欢呼戛然而止,双手竖起,高举半空,刹那停滞,自由下坠,稀稀拉拉摔落在地。
瞳孔映照天光。
梁渠仰面望天,天空是浓郁如血的红色,淅淅沥沥的血珠坠落,旋转中浮现一个不动的点,世界变得格外清晰。

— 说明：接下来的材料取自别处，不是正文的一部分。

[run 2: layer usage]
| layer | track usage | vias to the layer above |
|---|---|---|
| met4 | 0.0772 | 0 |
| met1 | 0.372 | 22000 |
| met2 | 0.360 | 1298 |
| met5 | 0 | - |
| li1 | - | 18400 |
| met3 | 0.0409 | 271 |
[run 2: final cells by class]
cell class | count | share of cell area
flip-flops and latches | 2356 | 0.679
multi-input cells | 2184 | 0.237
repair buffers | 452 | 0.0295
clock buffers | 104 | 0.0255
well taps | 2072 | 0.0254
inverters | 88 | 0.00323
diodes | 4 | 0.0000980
Background: an optimization exercise with open tools, aiming at a short achievable clock period and few clock cycles per item. Do not read the settings as production practice. In this exercise RTL edits were held to simulation tests only and were not proved equivalent to the original. Power and IR drop assume default switching activity.

$ cat flow/design.v
package cpu_pkg;
    typedef enum logic [5:0] {
        op_special = 6'h00,
        op_addiu   = 6'h09,
        op_slti    = 6'h0A,
        op_sltiu   = 6'h0B,
        op_andi    = 6'h0C,
        op_ori     = 6'h0D,
        op_xori    = 6'h0E,
        op_lui     = 6'h0F
    } opcode_e;
    typedef enum logic [5:0] {
        fn_sll  = 6'h00,
        fn_srl  = 6'h02,
        fn_sra  = 6'h03,
        fn_addu = 6'h21,
        fn_subu = 6'h23,
        fn_and  = 6'h24,
        fn_or   = 6'h25,
        fn_xor  = 6'h26,
        fn_nor  = 6'h27,
        fn_slt  = 6'h2A,
        fn_sltu = 6'h2B
    } funct_e;
    typedef enum logic [3:0] {
        alu_add,
        alu_sub,
        alu_and,
        alu_or,
        alu_xor,
        alu_nor,
        alu_slt,
        alu_sltu,
        alu_sll,
        alu_srl,
        alu_sra,
        alu_lui
    } alu_op_e;
    typedef struct packed {
        logic               valid;
        logic [32-1:0]   pc;
        logic [32-1:0]   instr;
    } fetch_to_decode_t;
    typedef struct packed {
        logic                   valid;
        logic [32-1:0]       pc;
        alu_op_e                alu_op;
        logic [32-1:0]       src_a;
        logic [32-1:0]       src_b;
        logic [5-1:0] dest;
        logic                   wen;
    } decode_to_exec_t;
    typedef struct packed {
        logic                   valid;
        logic [32-1:0]       pc;
        logic [5-1:0] dest;
        logic                   wen;
        logic [32-1:0]       result;
    } exec_to_wb_t;
    typedef struct packed {
        logic                   wen;
        logic [5-1:0] dest;
        logic [32-1:0]       data;
    } rf_write_t;
endpackage
module fetch_stage (
    input  logic                      clk,
    input  logic                      arst_n,
    input  logic                      decode_allowin,
    input  logic [32-1:0]          inst_sram_rdata,
    output logic                      inst_sram_en,
    output logic [32-1:0]          inst_sram_addr,
    output cpu_pkg::fetch_to_decode_t to_decode
);
    logic             en_q;
    logic             valid_q;
    logic [32-1:0] pc_q;
    logic             advance;
    assign advance = valid_q && decode_allowin;
    assign inst_sram_addr = advance ? pc_q + 32'(4) : pc_q;
    assign inst_sram_en   = en_q;
    always_ff @(posedge clk or negedge arst_n) begin
        if (!arst_n) begin
            en_q    <= 1'b0;
            valid_q <= 1'b0;
            pc_q    <= 32'hBFC00000;
        end else begin
            en_q <= 1'b1;
            if (en_q) begin
                valid_q <= 1'b1;
                pc_q    <= inst_sram_addr;
            end
        end
    end
    assign to_decode.valid = valid_q;
    assign to_decode.pc    = pc_q;
    assign to_decode.instr = inst_sram_rdata;
endmodule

血液滚烫一瞬,温柔地把力量输送到每一个角落,悄无声息间,他发生了一次蜕变,体内根海起伏扩张。
“这就是,九阶的天狗蚀日?”
梁渠恍惚一下。
他感觉到什么东西从消逝的生命中流走,转移到了他的身上,如泡温泉,所有的毛孔都打开,浑身通畅。
一直以为张龙象的枭神夺食爽快非常,故而羡慕许久。
原来……
真的这么爽!??
这玩意可比宝药好用多了。
《应龙杀经》全力洞开,流动的风融汇成海,捕捉信息。
太虚楼,三品,六境一位,不善杀伐,难居二品。
整座太虚峰的细节映照心间,每一张人脸上都是错愕、僵硬,所有派小星坐标逐一浮现,宛若漆黑大海上漂浮的一个个信标,他挂载上壶王穿梭神通,纵身消失在苍穹。
彼岸花随风摇曳。
“轰!”
天际血石碑轰然爆裂,碎石雨落。
惊恐后知后觉,张牙舞爪地爬出心间。
太虚山迸发尖啸!
疾驰!
疾驰!
疾驰!
尖啸瞬间消失耳畔,宛若按下暂停。
梁渠拼了命地赶路。
六千二百倍根海起伏徜徉,他跳入血河,原本水行千里的千里,配合飞廉,眨眼变作水行十万八千里!
只一个纵跃,便跳到了下一个宗门。
左手捏紧五行盘,右手挥舞伏波,疾驰,伏波挥舞,疾驰。
梁渠机械般地挥舞玄兵。
没有必要看,更没有时间看。
他着急赶场!
利刃切开一条又一条抖动的线,留下一座又一座狭长的峡谷。
没有人挡得住,没有人拦得住。
一位、两位、三位……
阴间数十年出一位的夭龙,不断陨落,下饺子一样死在闭关的静室里,死在休息的卧房里,临死前惊恐瞥见伏波斩下,回忆跳闪,宛若变成昔日未曾踏上修行路的凡人,站在堤坝之下,看洪水滔天,淹没一切!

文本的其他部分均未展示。